*** TASK INPUTS

## src/rtl/riscv_pkg.sv

```systemverilog
// Shared RISC-V decode definitions: opcodes, ALU op classes and the control bundle.
package riscv_pkg;

    localparam int unsigned OPCODE_W = 7;
    localparam int unsigned IMM_W    = 12;
    localparam int unsigned FUNCT_W  = 10;
    localparam int unsigned ALU_OP_W = 2;

    localparam logic [OPCODE_W-1:0] OP_R      = 7'b0110011;
    localparam logic [OPCODE_W-1:0] OP_I      = 7'b0010011;
    localparam logic [OPCODE_W-1:0] OP_LOAD   = 7'b0000011;
    localparam logic [OPCODE_W-1:0] OP_STORE  = 7'b0100011;
    localparam logic [OPCODE_W-1:0] OP_BRANCH = 7'b1100011;

    localparam logic [ALU_OP_W-1:0] ALU_ADD   = 2'b00;
    localparam logic [ALU_OP_W-1:0] ALU_SUB   = 2'b01;
    localparam logic [ALU_OP_W-1:0] ALU_FUNCT = 2'b10;

    // Control bundle carried across the ID/EX boundary
    typedef struct packed {
        logic                reg_write;
        logic                mem_read;
        logic                mem_write;
        logic                mem_to_reg;
        logic                alu_src;
        logic                branch;
        logic [ALU_OP_W-1:0] alu_op;
    } ctrl_t;

endpackage

```

## src/rtl/regfile_bp.sv

```systemverilog
// Register file with synchronous reset, hard-wired x0 and two combinational read ports.
// Optional write-through bypass when ID_BYPASS_EN is defined.
module regfile_bp #(
    parameter int unsigned XLEN   = 8,
    parameter int unsigned REG_AW = 5
) (
    input  logic              clock,
    input  logic              reset,
    input  logic              wr_en,
    input  logic [REG_AW-1:0] wr_addr,
    input  logic [XLEN-1:0]   wr_data,
    input  logic [REG_AW-1:0] rd_addr1,
    input  logic [REG_AW-1:0] rd_addr2,
    output logic [XLEN-1:0]   rd_data1_c,
    output logic [XLEN-1:0]   rd_data2_c
);

    localparam int unsigned NREG = 2 ** REG_AW;

    logic [XLEN-1:0] regs [NREG];
    logic            wr_live;

    assign wr_live = wr_en && (wr_addr != '0);

    // Write port; x0 is never written so it stays at its reset value of 0
    always_ff @(posedge clock) begin
        if (reset) begin
            for (int i = 0; i < int'(NREG); i++) begin
                regs[i] <= '0;
            end
        end else if (wr_live) begin
            regs[wr_addr] <= wr_data;
        end
    end

    // Read ports; x0 forced to 0, optional same-cycle write-through
    always_comb begin
        rd_data1_c = regs[rd_addr1];
        rd_data2_c = regs[rd_addr2];
`ifdef ID_BYPASS_EN
        if (wr_live && (wr_addr == rd_addr1)) rd_data1_c = wr_data;
        if (wr_live && (wr_addr == rd_addr2)) rd_data2_c = wr_data;
`endif
        if (rd_addr1 == '0) rd_data1_c = '0;
        if (rd_addr2 == '0) rd_data2_c = '0;
    end

endmodule

```

## src/rtl/id_stage_hz.sv

```systemverilog
// Instruction-decode stage: decode, register read, load-use hazard detection
// and the ID/EX pipeline register with valid, stall and flush handling.
// Optional macro ID_BYPASS_EN enables register-file write-through.
module id_stage_hz
    import riscv_pkg::*;
#(
    parameter int unsigned PC_SIZE = 10,
    parameter int unsigned XLEN    = 8,
    parameter int unsigned REG_AW  = 5
) (
    input  logic                clock,
    input  logic                reset,
    input  logic [PC_SIZE-1:0]  pc_in,
    input  logic [31:0]         instruction,
    input  logic                instr_valid,
    input  logic                stall_in,
    input  logic                flush,
    input  logic                wb_reg_write,
    input  logic [REG_AW-1:0]   wb_rd,
    input  logic [XLEN-1:0]     wb_data,
    output logic                stall_out,
    output logic                out_valid,
    output logic [PC_SIZE-1:0]  pc_out,
    output logic [REG_AW-1:0]   rs1,
    output logic [REG_AW-1:0]   rs2,
    output logic [REG_AW-1:0]   rd,
    output logic [XLEN-1:0]     read_data1,
    output logic [XLEN-1:0]     read_data2,
    output logic [IMM_W-1:0]    immediate,
    output logic [FUNCT_W-1:0]  funct,
    output logic                reg_write,
    output logic                mem_read,
    output logic                mem_write,
    output logic                mem_to_reg,
    output logic                alu_src,
    output logic                branch,
    output logic [ALU_OP_W-1:0] alu_op
);

    logic [OPCODE_W-1:0] opcode;
    logic [REG_AW-1:0]   dec_rs1;
    logic [REG_AW-1:0]   dec_rs2;
    logic [REG_AW-1:0]   dec_rd;
    logic [FUNCT_W-1:0]  dec_funct;
    logic [IMM_W-1:0]    dec_imm;
    ctrl_t               dec_ctrl;
    ctrl_t               ctrl_q;
    logic                uses_rs2;
    logic                hazard;
    logic [XLEN-1:0]     rf_data1;
    logic [XLEN-1:0]     rf_data2;

    assign opcode    = instruction[6:0];
    assign dec_rs1   = REG_AW'(instruction[19:15]);
    assign dec_rs2   = REG_AW'(instruction[24:20]);
    assign dec_rd    = REG_AW'(instruction[11:7]);
    assign dec_funct = {instruction[31:25], instruction[14:12]};

    // Control and immediate decode by opcode
    always_comb begin
        dec_ctrl = '0;
        dec_imm  = '0;
        uses_rs2 = 1'b0;
        unique case (opcode)
            OP_R: begin
                dec_ctrl.reg_write = 1'b1;
                dec_ctrl.alu_op    = ALU_FUNCT;
                uses_rs2           = 1'b1;
            end
            OP_I: begin
                dec_ctrl.reg_write = 1'b1;
                dec_ctrl.alu_src   = 1'b1;
                dec_ctrl.alu_op    = ALU_FUNCT;
                dec_imm            = instruction[31:20];
            end
            OP_LOAD: begin
                dec_ctrl.reg_write  = 1'b1;
                dec_ctrl.alu_src    = 1'b1;
                dec_ctrl.mem_read   = 1'b1;
                dec_ctrl.mem_to_reg = 1'b1;
                dec_ctrl.alu_op     = ALU_ADD;
                dec_imm             = instruction[31:20];
            end
            OP_STORE: begin
                dec_ctrl.alu_src   = 1'b1;
                dec_ctrl.mem_write = 1'b1;
                dec_ctrl.alu_op    = ALU_ADD;
                dec_imm            = {instruction[31:25], instruction[11:7]};
                uses_rs2           = 1'b1;
            end
            OP_BRANCH: begin
                dec_ctrl.branch = 1'b1;
                dec_ctrl.alu_op = ALU_SUB;
                dec_imm         = {instruction[31], instruction[7],
                                   instruction[30:25], instruction[11:8]};
                uses_rs2        = 1'b1;
            end
            default: ;
        endcase
    end

    // Load-use hazard: the load in ID/EX writes a register this instruction reads
    assign hazard = out_valid && ctrl_q.mem_read && (rd != '0) && instr_valid &&
                    ((rd == dec_rs1) || ((rd == dec_rs2) && uses_rs2));

    assign stall_out = hazard || stall_in;

    regfile_bp #(
        .XLEN   (XLEN),
        .REG_AW (REG_AW)
    ) u_regfile (
        .clock      (clock),
        .reset      (reset),
        .wr_en      (wb_reg_write),
        .wr_addr    (wb_rd),
        .wr_data    (wb_data),
        .rd_addr1   (dec_rs1),
        .rd_addr2   (dec_rs2),
        .rd_data1_c (rf_data1),
        .rd_data2_c (rf_data2)
    );

    // ID/EX register: reset > flush > stall_in > hazard bubble > capture
    always_ff @(posedge clock) begin
        if (reset) begin
            out_valid  <= 1'b0;
            ctrl_q     <= '0;
            pc_out     <= '0;
            rs1        <= '0;
            rs2        <= '0;
            rd         <= '0;
            read_data1 <= '0;
            read_data2 <= '0;
            immediate  <= '0;
            funct      <= '0;
        end else if (flush || (!stall_in && hazard)) begin
            out_valid <= 1'b0;
            ctrl_q    <= '0;
        end else if (!stall_in) begin
            out_valid  <= instr_valid;
            ctrl_q     <= instr_valid ? dec_ctrl : '0;
            pc_out     <= pc_in;
            rs1        <= dec_rs1;
            rs2        <= dec_rs2;
            rd         <= dec_rd;
            read_data1 <= rf_data1;
            read_data2 <= rf_data2;
            immediate  <= dec_imm;
            funct      <= dec_funct;
        end
    end

    assign reg_write  = ctrl_q.reg_write;
    assign mem_read   = ctrl_q.mem_read;
    assign mem_write  = ctrl_q.mem_write;
    assign mem_to_reg = ctrl_q.mem_to_reg;
    assign alu_src    = ctrl_q.alu_src;
    assign branch     = ctrl_q.branch;
    assign alu_op     = ctrl_q.alu_op;

endmodule

```

## config.mk

```make
export PLATFORM = sky130hd
export DESIGN_NAME = id_stage_hz
export DESIGN_NICKNAME = d
export VERILOG_FILES = /design/src/rtl/riscv_pkg.sv /design/src/rtl/regfile_bp.sv /design/src/rtl/id_stage_hz.sv
export SDC_FILE = /design/constraint.sdc
export NUM_CORES = 1
export LEC_CHECK = 0
export ABC_CLOCK_PERIOD_IN_PS = 4500
export CORE_ASPECT_RATIO = 1.5
export CORE_MARGIN = 4
export CORE_UTILIZATION = 35
export DETAILED_ROUTE_END_ITERATION = 10
export PLACE_DENSITY = 0.52
export SLEW_MARGIN = 20
export SYNTH_ARGS = -nofsm -noshare
export SYNTH_HDL_FRONTEND = slang
export SYNTH_SLANG_ARGS = --single-unit
```

## constraint.sdc

```tcl
create_clock -name clock -period 4.5 [get_ports clock]
set_clock_uncertainty 0.2 [all_clocks]
set_input_delay 0.45 -clock clock [delete_from_list [all_inputs] [get_ports clock]]
set_output_delay 0.45 -clock clock [all_outputs]
set_load 0.02 [all_outputs]
```

==> metrics.md, run 1 <==
| Metric | Value |
|---|---|
| Status | complete, no violations |
| Vias per cell | 5.46 |
| Synth top area share | 46.1% |
| Final period util | 70.4% |
| WL final | 50.8 mm |
| Hold_sp | instruction[17] |
| Worst path most repeated cell | clkdlybuf4s50_1 |
| Share of cell area taken by muxes after synthesis | 22.2% |
| Worst-path clk slew | 0.06 ns |
| Synth area leader | edfxtp_1 |
| Ys Warns | 0 |
| First DRT Iteration DRCs | 855 |
| Die Area | 0.0513 mm² |
| Reg-to-reg critical path endpoint | immediate[11]$_SDFFE_PP0P_ |
| Final #Nets | 1351 |
| Detailed Place HPWL | 36.4 mm |
| Grt total ovfl | 0 |
| Syn Inst Count | 1170 |
| Post-route DRC violation count | 0 |
| Clock Tree Buf Depth | 3 |
| Wire per inst | 26.6 µm |
| Count of final hold-check violations | 0 |
| H-tree depth | 2 |
| Die X | 186 µm |
| RR Startpoint | rd[0]$_SDFFE_PP0P_ |
| Kind of cell adding the most delay to the critical path | buffers and inverters |
| WP data arrival | 2.52 ns |
| Crit. End Element | output port |
| Number of global-route vias before repair | 11100 |
| Die height | 275 µm |
| Post-layout instance count excluding filler cells | 1908 |
| Starting Density | 35.5% |
| Skew-Pair Late Insertion Delay | 0.53 ns |
| Worst path bufs/invs | 3 |
| Port buffer count | 133 |
| Slew margin rel. | 25.9% |
| Place WS | 1.28 ns |
| Adder-cell share of the synthesized area | 0% |
| Max-cap violation count | 0 |
| Worst VDD drop | 0.192 mV |
| Hold endpoint | rs1[2]$_SDFFE_PP0P_ |
| FMAX | 316 MHz |
| All-Layer GR Usage | 19.7% |
| Critical path's slowest cell | clkdlybuf4s50_1 |
| Area delta synth->final | 18.5% |
| Count leader, synth | edfxtp_1 |
| Synth Register Bits | 326 |
| Pin count of the biggest net entering global routing | 50 |
| Slowest stage delay, CP | 0.60 ns |
| First-pass GRT wire length | 74.8 mm |
| Max-slew violation count | 0 |
| ANT nets after route | 0 |
| # IOs | 134 |
| Top_reg_cell synth | edfxtp_1 |
| Compound-Gate Fraction of Synth Area | 5.33% |
| CTS Buf Count | 34 |
| Hold Worst Slack | 0.223 ns |
| FILL cells | 4281 |
| Layout cells sized above 1 | 23.0% |
| GPL Wtd Cong | 0.868 |
| Core area | 0.0470 mm² |
| Main combinational cell family by area after synthesis | multiplexers |
| EDFF count, synth | 256 |
| PostCTS Resize Cnt | 0 |
| Synth area leaders | edfxtp_1, mux4_2, and2_1 |
| RSZ-0062 raised after global routing | false |
| Detailed-router iteration count before antenna repair | 5 |
| Setup TNS | 0 ns |
| Syn_area_per_cell | 14.3 µm² |
| N_diodes | 0 |
| Multi-input logic area | 0.00714 mm² |
| Unique masters post-synth | 49 |
| Root buf cell | clkbuf_16 |
| Startpoint Class | input port |
| Crit path required time | 3.85 ns |
| Total vias in the final route | 10400 |
| Post-Synth Simple-Gate Area | 14.6% |
| WS Path Type | in -> out |
| Clk sink count | 326 |
| Sequential fraction of the synthesis area | 54.5% |
| Placed insts | 1848 |
| TritonCTS clock tree | built |
| Leak Pwr | 6.65 nW |
| Cts hold-fix bufs | 0 |
| R2R cell count | 5 |
| Async S/R FF share, synth | 0% |
| Final std cell area, no fill | 0.0198 mm² |
| Setup slack, reg-to-reg | 1.71 ns |
| Xor-xnor portion of the synthesized cell area | 0.525% |
| CP cell instances | clkdlybuf4s50_1 > buf_4 > xor2_1 > nor3_1 > nand4_1 > a21o_2 > nand2b_1 > clkdlybuf4s50_1 |
| Worst-Margin Slew | 1.10 ns |
| Setup violations, final | 0 |
| Area after DPL | 0.0187 mm² |
| # rows | 97 |
| Pwr/cell area | 364 mW/mm² |
| Post-synth top cells | edfxtp_1, and2_1, mux4_2, dfxtp_1, clkbuf_1 |
| Initial antenna violation count | 0 |
| Hold Crit Class | in -> reg |
| FF/Latch Area | 0.00909 mm² |
| Fin crit period | 3.17 ns |
| Post-CTS Setup Bufs | 0 |
| Synthesized area | 0.0167 mm² |
| Final setup margin | 1.33 ns |
| Hold path depth | 3 |
| Worst-path fanout max | 15 |
==> cell type report <==
class / count / area share, %
Clock inverter: 13 / 0.506
Multi-Input combinational cell: 747 / 36.1
Timing Repair Buffer: 181 / 8.70
Sequential cell: 326 / 46.0
Tap cell: 594 / 3.76
Clock buffer: 47 / 4.97
==> cells in the final DEF (no fill, tap or decap), drive strengths merged, types with 2 or more instances in the layout <==
| master | count |
|---|---|
| nor3 | 4 |
| o221ai | 2 |
| o22ai | 2 |
| nand2 | 11 |
| a22oi | 6 |
| o21ai | 45 |
| a222oi | 5 |
| mux2i | 16 |
| dfxtp | 70 |
| nand2b | 10 |
| clkbuf | 47 |
| nor3b | 2 |
| clkinvlp | 4 |
| nor2b | 3 |
| or4 | 4 |
| edfxtp | 256 |
| or2 | 33 |
| a211oi | 11 |
| nor2 | 41 |
| mux2 | 2 |
| xnor2 | 2 |
| a21oi | 51 |
| and2 | 249 |
| conb | 8 |
| mux4 | 156 |
| clkinv | 7 |
| clkdlybuf4s50 | 127 |
| nand3b | 3 |
| o2bb2ai | 15 |
| nand3 | 44 |
| buf | 54 |
| xor2 | 8 |
| or3 | 2 |
==> metrics by stage <==
stage          power (mW)  utilization (%)
2_1_floorplan        4.07                -
3_3_place_gp         4.46             39.8
3_5_place_dp         4.48             39.8
4_1_cts              7.27             42.1
5_1_grt              7.41             42.1
6_report             7.19             42.1
==> worst max path at each step <==
stage,start,to,cells past startpoint
after detailed placement,instruction[24],immediate[5]$_SDFFE_PP0P_,8
final,instruction[24],stall_out,8
after global placement,instruction[24],immediate[5]$_SDFFE_PP0P_,8
after CTS,instruction[24],stall_out,8
after floorplan,instruction[22],read_data2[0]$_SDFFE_PP0P_,7
after global routing,instruction[24],stall_out,8
==> layer usage <==
metal / up-vias / track usage, % / wire (µm)
met5: - / 0 / 0
met4: 0 / 6.95 / 1790
met3: 77 / 2.73 / 2670
met2: 351 / 36.7 / 27200
met1: 5264 / 23.0 / 19100
li1: 4718 / - / -
==> report_power, final <==
| part | total [mW] | switching, mW | internal, mW |
|---|---|---|---|
| registers | 3.49 | 0.0847 | 3.40 |
| clock network | 2.78 | 1.19 | 1.59 |
| logic | 0.917 | 0.487 | 0.430 |
| total | 7.19 | 1.76 | 5.42 |
==> cells by family after synthesis <==
kind of cell              count (synthesis)
DFF                                     326
AOI/OAI and AO/OA                       144
other                                     1
muxes                                   174
buffers and inverters                   104
and+or+nand+nor                         411
xor gates and xnor gates                 10
==> flip-flops by register name, summed over array words and instances (netlist names), 2 cells and up <==
register and flops:
alu_op 2, rs1 5, rs2 5, pc_out 10, u_regfile.regs 256, read_data1 8, funct 10, immediate 12
read_data2 8, rd 5
==> tightest hold or removal path: cells and delay by family <==
kind	cells	cell delay [ns]
compound gates	1	0.07
buf+inv	1	0.24
simple gates	1	0.13
Note: power is estimated with default switching activity, not from simulation.
==> inputs of run 2 (changes only) <==
--- a/config.mk
+++ b/config.mk
@@ -5,7 +5,7 @@
 export SDC_FILE = /design/constraint.sdc
 export NUM_CORES = 1
 export LEC_CHECK = 0
-export ABC_CLOCK_PERIOD_IN_PS = 4500
+export ABC_CLOCK_PERIOD_IN_PS = 3300
 export CORE_ASPECT_RATIO = 1.5
 export CORE_MARGIN = 4
 export CORE_UTILIZATION = 35
==> constraint.sdc (replaced) <==
create_clock -name clock -period 3.3 [get_ports clock]
set_clock_uncertainty 0.2 [all_clocks]
set_input_delay 0.33 -clock clock [delete_from_list [all_inputs] [get_ports clock]]
set_output_delay 0.33 -clock clock [all_outputs]
set_load 0.02 [all_outputs]
==> metrics.md, run 2 (synthesis results as in run 1) <==
| Metric | Value |
|---|---|
| Status | complete, no violations (unchanged) |
| Die X | 186 µm (unchanged) |
| WP data arrival | 2.47 ns (was 2.52 ns) |
| Port buffer count | 133 (unchanged) |
| Pwr/cell area | 486 mW/mm² (was 364 mW/mm²) |
| Slowest stage delay, CP | 0.60 ns (about the same) |
| Worst path bufs/invs | 2 (was 3) |
| Final std cell area, no fill | 0.0199 mm² (was 0.0198 mm²) |
| Max-slew violation count | 0 (unchanged) |
| Die height | 275 µm (unchanged) |
| Number of global-route vias before repair | 10900 (was 11100) |
| Pin count of the biggest net entering global routing | 68 (was 50) |
| Wire per inst | 27.0 µm (was 26.6 µm) |
| First-pass GRT wire length | 75.2 mm (was 74.8 mm) |
| CTS Buf Count | 31 (was 34) |
| Post-layout instance count excluding filler cells | 1921 (was 1908) |
| Worst-path fanout max | 4 (was 15) |
| Place WS | 0.475 ns (was 1.28 ns) |
| Fin util | 42.4% (was 42.1%) |
| Critical path's slowest cell | clkdlybuf4s50_1 (unchanged) |
| Clk sink count | 326 (unchanged) |
| Slew margin rel. | 34.6% (was 25.9%) |
| Worst-path clk slew | 0.07 ns (was 0.06 ns) |
| Hold Crit Class | in -> reg (unchanged) |
| Total power | 9.68 mW (was 7.19 mW) |
| Skew-Pair Late Insertion Delay | 0.57 ns (was 0.53 ns) |
| WS Path Type | reg -> out (was in -> out) |
| Setup violations, final | 0 (unchanged) |
| ANT nets after route | 0 (unchanged) |
| Worst VDD drop | 0.350 mV (was 0.192 mV) |
| Leak Pwr | 6.72 nW (was 6.65 nW) |
| Placed insts | 1864 (was 1848) |
| Final period util | 91.0% |
| Post-route DRC violation count | 0 (unchanged) |
| Count of final hold-check violations | 0 (unchanged) |
| Starting Density | 35.5% (unchanged) |
| CP cell instances | buf_4 > xor2_1 > nor3_1 > nand3_1 > a21o_2 > nand2b_1 > clkdlybuf4s50_1 (was clkdlybuf4s50_1 > buf_4 > xor2_1 > nor3_1 > nand4_1 > a21o_2 > nand2b_1 > clkdlybuf4s50_1) |
| Kind of cell adding the most delay to the critical path | buffers and inverters (unchanged) |
| Hold Worst Slack | 0.0503 ns (was 0.223 ns) |
| N_diodes | 0 (unchanged) |
| Final setup margin | 0.298 ns (was 1.33 ns) |
| Clock Tree Buf Depth | 3 (unchanged) |
| TritonCTS clock tree | built (unchanged) |
| Most common cell after layout, fill and taps aside | edfxtp_1 (unchanged) |
| Cts hold-fix bufs | 0 (unchanged) |
| Die Area | 0.0513 mm² (unchanged) |
| Most flop-heavy register | u_regfile.regs (unchanged) |
| Post-CTS Setup Bufs | 0 (unchanged) |
| Crit path required time | 2.77 ns (was 3.85 ns) |
| All-Layer GR Usage | 20.1% (was 19.7%) |
| GPL Wtd Cong | 0.882 (was 0.868) |
| RSZ-0062 raised after global routing | false (unchanged) |
| Crit. End Element | output port (unchanged) |
| # rows | 97 (unchanged) |
| PostCTS Resize Cnt | 0 (unchanged) |
| Max-cap violation count | 0 (unchanged) |
| Fin crit period | 3.00 ns |
| Core area | 0.0470 mm² (unchanged) |
| Most frequent cells in the layout | edfxtp_1, and2_1, mux4_2, clkdlybuf4s50_1, dfxtp_1 (unchanged) |
| Startpoint Class | flop (was input port) |
| WL final | 51.9 mm (was 50.8 mm) |
| Detailed-router iteration count before antenna repair | 5 (unchanged) |
| Detailed Place HPWL | 37.0 mm (was 36.4 mm) |
| Final #Nets | 1364 (was 1351) |
| FMAX | 333 MHz |
| Setup TNS | 0 ns (unchanged) |
| First DRT Iteration DRCs | 864 (was 855) |
| Max reg flops | 256 (unchanged) |
| H-tree depth | 1 (was 2) |
| Area delta synth->final | 19.3% (was 18.5%) |
| Vias per cell | 5.48 (was 5.46) |
| Root buf cell | clkbuf_16 (unchanged) |
| Total vias in the final route | 10500 (was 10400) |
| Area after DPL | 0.0189 mm² (was 0.0187 mm²) |
| # IOs | 134 (unchanged) |
| Initial antenna violation count | 0 (unchanged) |
| Largest regs | u_regfile.regs (256), immediate (12) (unchanged) |
| Grt total ovfl | 0 (unchanged) |
| Worst-Margin Slew | 0.977 ns (was 1.10 ns) |
| Layout cells sized above 1 | 24.1% (was 23.0%) |
| Setup slack, reg-to-reg | 0.61 ns (was 1.71 ns) |
run 2: cell count changes in the layout (fill, tap and decap cells not counted), sizes merged:
cell	previous run	this run
inv	1	0
clkdlybuf4s50	127	126
clkbuf	47	44
clkinvlp	4	6
clkinv	7	5
buf	54	71
bufinv	1	2
run 2: final cells by class:
type,instances,area (µm²)
multi-input combinational,747,7140
sequential,326,9090
fill,4243,27100
tap,594,743
clock buffer,44,901
clock inverter,13,125
timing repair buffer,197,1900
run 2: worst paths after layout:
check / cells past startpoint / endpoint / startpoint
min reg2reg: 1 / read_data1[6]$_SDFFE_PP0P_ / read_data1[6]$_SDFFE_PP0P_
max: 7 / stall_out / rd[0]$_SDFFE_PP0P_
min: 3 / rs2[0]$_SDFFE_PP0P_ / instruction[20]
max reg2reg: 7 / read_data1[6]$_SDFFE_PP0P_ / rd[1]$_SDFFE_PP0P_
run 2: metal layers:
layer  GRT usage (%)  part of all wire [%]  up-vias
met5               0                     0        -
met4            6.47                   3.3        0
met3            2.44                   5.9       73
met2            36.4                    52      366
met1            24.7                    38     5362
li1                -                     -     4734
run 2: worst register-to-register path: cells and delay by family, from the launching register on:
family | cells | cell delay (ns)
and+or+nand+nor | 1 | 0.54
DFF | 1 | 0.38
buffers and inverters | 2 | 0.67
AOI/OAI and AO/OA | 4 | 0.78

******

PROBLEM
Select and copy every line of the listing with the word "gates".

ANSWER TO THIS EXERCISE
xor gates and xnor gates                 10
compound gates	1	0.07
simple gates	1	0.13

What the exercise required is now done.